On the other hand, methods have been disclosed in which various alkanes, alkenes, and various high molecular compounds are oxidized using an N-hydroxyphthalimide that serves as an oxidation catalyst. For instance, it has been disclosed that an N-hydroxyimide compound that coexists with various metal salts reacts with oxygen contained in the air to serve as an oxidation catalyst for alkane, alkene, and alcohol (Chemistry Vol. 56, No. 7, 18-23 (2001) and Journal of Synthetic Organic Chemistry, Vol. 59, No. 1, 4-12 (2001)).
Furthermore, a method has been disclosed in which various polymers are denatured with gas containing oxygen atoms using an N-hydroxyimide compound as a catalyst (JP2000-290312A). It is described that this method allows a polar group to be introduced efficiently into a polymer without cutting the main chain of the polymer and as a result, a polymer can be obtained that is excellent in antistatic property, etc.
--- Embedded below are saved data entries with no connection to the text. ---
[config.mk]
export PLATFORM = sky130hd
export DESIGN_NAME = nibble_serial_add_ctrl
export DESIGN_NICKNAME = d
export VERILOG_FILES = /design/src/rtl/nibble_serial_add_ctrl_pkg.sv /design/src/rtl/nibble_serial_add_ctrl_adder.sv /design/src/rtl/nibble_serial_add_ctrl.sv
export SDC_FILE = /design/constraint.sdc
export NUM_CORES = 1
export LEC_CHECK = 0
export ABC_CLOCK_PERIOD_IN_PS = 8100
export BUFFER_PORTS_ARGS = -buffer_cell sky130_fd_sc_hd__buf_4
export CAP_MARGIN = 15
export CORE_MARGIN = 2
export CORE_UTILIZATION = 35
export CTS_BUF_LIST = sky130_fd_sc_hd__clkbuf_16
export DETAILED_ROUTE_END_ITERATION = 8
export HOLD_SLACK_MARGIN = 0.1
export PLACE_DENSITY_LB_ADDON = 0.05
export SETUP_SLACK_MARGIN = 0.2
export SYNTH_ARGS = -nofsm -noshare
export SYNTH_HDL_FRONTEND = slang
export SYNTH_HIERARCHICAL = 1
export SYNTH_SLANG_ARGS = --single-unit
[constraint.sdc]
create_clock -name clk -period 8.1 [get_ports clk]
set_input_delay 0.405 -clock clk [delete_from_list [all_inputs] [get_ports clk]]
set_output_delay 0.405 -clock clk [all_outputs]
set_load 0.05 [all_outputs]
These oxidation reactions, however, are allowed to occur in the presence of a polar solvent such as acetic acid, etc., i.e. in the presence of a solvent that absorbs oxygen actively. These reactions are oxidation reactions that occur between a liquid phase and a liquid phase or between a solid phase and a liquid phase and therefore are predicated on the intervention of transition metal and the flow of a catalyst that occurs in the liquid. On the other hand, it is required that the oxygen-absorbing material maintains its solid state even when it absorbs oxygen. Accordingly, the reaction that is required to take place in the oxygen-absorbing material is the reaction that occurs between the solid phase and the vapor phase. However, possibilities of the occurrence of such a reaction have not been studied at all.